Les amoureux de l'Hôtel de Ville n'est pas à proprement parler un roman - pas de début ou de fin, de narration linéaire - mais l'évocation de toute une époque, une mélancolie douce-amère portée par un narrateur perdu et désabusé. Le mythe familial est ici un prétexte pour explorer la France d'après guerre, et les rapports que l'on entretient avec son propre passé. L'écriture de Philippe Delerm (que je lis pour la première fois) est élégante et fluide; discrète, elle n'use pas d'effets de manche et reste au service du propos. Pourtant, j'ai glissé sur les pages, comme si ces souvenirs ne me concernaient pas vraiment. Certes j'ai retrouvé avec plaisir les ambiances capturées par les objectifs de Doisneau ou Cartier-Bresson, j'ai retrouvé sous la plume de Delerm des éléments de l'enfance de mes propres parents; mais peut-être faut-il avoir soi-même vécu ces années 50 pour que l'inventaire devienne réellement émouvant. Je ne m'ôte pas de l'idée que ces mêmes pages, lues par ceux qui ont vécu au temps des Dinky Toys, des figurines Mokarex et des films super-8, trouvent une résonance bien plus forte et intense. Une histoire de génération sans doute... Et puisqu'il est question de génération, je dédie l'extrait à celui que les Dinky Toys ont tant fait rêver...
Laurence
Extrait :
Les Dinky Toys, dans leur boîte de carton jaune - un dessin reproduisait le modèle sur l'un des faces -, étaient un plaisir compact, gravement soupesé dans la main qui découvrait, au fond du sac, le volume espéré. L'étui à peine ouvert, la voiture métallique roulait, entraînée par son poids, et glissait dans l'autre main qui prévoyait sa chute. Les Dinky Toys ne devaient pas tomber sur le sol, sous peine de perdre un éclat de peinture, et d'afficher une blessure grise. Car tout dans les Dinky Toys était métal, acier, authenticité pensante, jusqu'au moyeu des toues. D'une friction du pouce, on pouvait les propulser très droit - la voiture gardait docilement son rail sur les lame du plancher. J'avais une 2 CV, une 403, un camion-remorque avec une petite ficelle noire, une treuil et un bleu France, avec ses gros pneus noirs crénelés l'arrière en pointe, le petit bouchon dans le dos du conducteur.
Éditions Folio - 147 pages
Commentaires
jeudi 16 avril 2009 à 08h02
Je l'ai lu aussi ce titre-là. Ce n'est pas mon préféré de cet auteur même s'il se lit très bien. Comme toi, je n'ai pu totalement adhérer à l'histoire.

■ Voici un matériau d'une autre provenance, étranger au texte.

**config.mk**
```make
export PLATFORM = sky130hd
export DESIGN_NAME = regfl_ctrl_4x8
export DESIGN_NICKNAME = d
export VERILOG_FILES = /design/src/rtl/regfl_pkg.sv /design/src/rtl/addr_cnt.sv /design/src/rtl/regfl_ctrl_4x8.sv
export SDC_FILE = /design/constraint.sdc
export NUM_CORES = 1
export LEC_CHECK = 0
export BUFFER_PORTS_ARGS = -buffer_cell sky130_fd_sc_hd__clkbuf_2
export CORE_ASPECT_RATIO = 1.75
export CORE_MARGIN = 4
export CORE_UTILIZATION = 46
export CTS_CLUSTER_DIAMETER = 40
export DETAILED_ROUTE_END_ITERATION = 10
export GPL_ROUTABILITY_DRIVEN = 0
export PLACE_DENSITY_LB_ADDON = 0.3
export RECOVER_POWER = 25
export SLEW_MARGIN = 30
export SYNTH_ARGS = -nofsm -noshare
export SYNTH_HDL_FRONTEND = slang
export SYNTH_HIERARCHICAL = 1
export SYNTH_SLANG_ARGS = --single-unit
```
**constraint.sdc**
```tcl
create_clock -name clk -period 2.03 [get_ports clk]
set_input_delay 0 -clock clk [delete_from_list [all_inputs] [get_ports clk]]
set_output_delay 0 -clock clk [all_outputs]
set_load 0.02 [all_outputs]
```
**src/rtl/regfl_pkg.sv**
```systemverilog
// rtl/regfl_pkg.sv - shared opcodes, state encoding and default sizes for the 4x8 register file controller
package regfl_pkg;

  localparam int W_DEF = 8;
  localparam int A_DEF = 2;

  typedef enum logic [1:0] {
    OP_NOP   = 2'b00,
    OP_WRITE = 2'b01,
    OP_READ  = 2'b10,
    OP_DUMP  = 2'b11
  } op_e;

  typedef enum logic [1:0] {
    ST_IDLE = 2'b00,
    ST_WR   = 2'b01,
    ST_RD   = 2'b10,
    ST_RSP  = 2'b11
  } state_e;

endpackage

```
**src/rtl/addr_cnt.sv**
```systemverilog
// rtl/addr_cnt.sv - loadable A-bit up-counter driving the register file read address
module addr_cnt
  import regfl_pkg::*;
#(
  parameter int A = A_DEF
) (
  input  logic         clk,
  input  logic         clr,
  input  logic         load,
  input  logic [A-1:0] load_val,
  input  logic         inc,
  output logic [A-1:0] cnt
);

  // clear beats load beats increment
  always_ff @(posedge clk) begin
    if (clr) begin
      cnt <= '0;
    end else if (load) begin
      cnt <= load_val;
    end else if (inc) begin
      cnt <= cnt + 1'b1;
    end
  end

endmodule

```
**src/rtl/regfl_ctrl_4x8.sv**
```systemverilog
// rtl/regfl_ctrl_4x8.sv - command-driven write/read/dump initiator for the 4x8 register file
module regfl_ctrl_4x8
  import regfl_pkg::*;
#(
  parameter int W = W_DEF,
  parameter int A = A_DEF
) (
  input  logic         clk,
  input  logic         rst,
  input  logic         cmd_valid,
  output logic         cmd_ready,
  input  logic [1:0]   cmd_op,
  input  logic [A-1:0] cmd_addr,
  input  logic [W-1:0] cmd_data,
  output logic         wr_e,
  output logic [A-1:0] wr_addr,
  output logic [W-1:0] wr_data,
  output logic [A-1:0] rd_addr,
  input  logic [W-1:0] rd_data,
  output logic         rsp_valid,
  input  logic         rsp_ready,
  output logic [W-1:0] rsp_data,
  output logic [A-1:0] rsp_addr,
  output logic         rsp_last,
  output logic         busy
);

  state_e state, next_state;
  logic   dump;
  logic   cmd_fire;
  logic   rsp_fire;
  op_e    op;

  assign op        = op_e'(cmd_op);
  assign cmd_ready = (state == ST_IDLE) && !rst;
  assign busy      = (state != ST_IDLE) && !rst;
  assign cmd_fire  = cmd_valid && cmd_ready;
  assign rsp_fire  = (state == ST_RSP) && rsp_ready;

  always_ff @(posedge clk) begin
    if (rst) begin
      state <= ST_IDLE;
    end else begin
      state <= next_state;
    end
  end

  always_comb begin
    next_state = state;
    case (state)
      ST_IDLE: begin
        if (cmd_fire) begin
          case (op)
            OP_WRITE: next_state = ST_WR;
            OP_READ:  next_state = ST_RD;
            OP_DUMP:  next_state = ST_RD;
            default:  next_state = ST_IDLE;
          endcase
        end
      end
      ST_WR:   next_state = ST_IDLE;
      ST_RD:   next_state = ST_RSP;
      ST_RSP: begin
        if (rsp_ready) begin
          next_state = rsp_last ? ST_IDLE : ST_RD;
        end
      end
      default: next_state = ST_IDLE;
    endcase
  end

  // a dump starts from address 0; the counter only advances on a non-final response
  addr_cnt #(.A(A)) u_addr_cnt (
    .clk      (clk),
    .clr      (rst),
    .load     (cmd_fire && (op == OP_READ || op == OP_DUMP)),
    .load_val ((op == OP_DUMP) ? '0 : cmd_addr),
    .inc      (rsp_fire && !rsp_last),
    .cnt      (rd_addr)
  );

  always_ff @(posedge clk) begin
    if (rst) begin
      wr_e      <= 1'b0;
      wr_addr   <= '0;
      wr_data   <= '0;
      rsp_valid <= 1'b0;
      rsp_data  <= '0;
      rsp_addr  <= '0;
      rsp_last  <= 1'b0;
      dump      <= 1'b0;
    end else begin
      wr_e <= cmd_fire && (op == OP_WRITE);
      if (cmd_fire && op == OP_WRITE) begin
        wr_addr <= cmd_addr;
        wr_data <= cmd_data;
      end
      if (cmd_fire && op == OP_READ) begin
        dump <= 1'b0;
      end else if (cmd_fire && op == OP_DUMP) begin
        dump <= 1'b1;
      end
      if (state == ST_RD) begin
        rsp_valid <= 1'b1;
        rsp_data  <= rd_data;
        rsp_addr  <= rd_addr;
        rsp_last  <= !dump || (&rd_addr);
      end else if (rsp_fire) begin
        rsp_valid <= 1'b0;
      end
    end
  end

endmodule

```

Par contre, toi qui aime les nouvelles, je te recommande "La première gorgée de bière et autres plaisirs minuscules" ou bien "Il avait plu tout le dimanche" ou même "La sieste assassinée".
Voilà ta liste plus longue ?? :-))
jeudi 16 avril 2009 à 09h28
je ne connais pas ce titre, mais oui, les écrits de Philippe Delerme sont particuliers, je n'ai encore lu aucun roman de lui et récemment, avec "ma grand-mère avait les mêmes", compris que son attachement aux mots était l'essentiel, peut-être plus que nous raconter une fiction il s'ancre à la réalité. Du coup j'ai repris la lecture de "la première gorgée de bière" mais ça me déçoit une nouvelle fois, je n'y trouve pas le précieux des mots apprécié dans "ma grd-mère avait les mêmes".
jeudi 16 avril 2009 à 10h49
Tellement j'en ai révé, que j'ai fini par m'offrir la seule que Dinky-Toys n'a jamais fabriqué.Allez savoir pourquoi.Merci popur ta dédicace.
Lonlaï
vendredi 17 avril 2009 à 10h26
Dédale : en fait, je crois que j'avais déjà essayé "Le petite gorgée de bière" mais j'avais abandonné au bout de quelques pages seulement... Je retiens "La sieste assassinée" car le titre me plaît bien; on verra...
deparla : mais j'aime quand parfois l'auteur a un attachement tout particulier aux mots. Dans ce livre-ci, Delerm fait allusion à C.Bobin dont j'aime vraiment la plume et la poésie; mais avec Delerm, ce charme ne fonctionne pas pour moi...
Lonlaï :
je savais que cet extrait te plairait; d'ailleurs je crois que c'est chez toi que j'ai récupéré ce livre.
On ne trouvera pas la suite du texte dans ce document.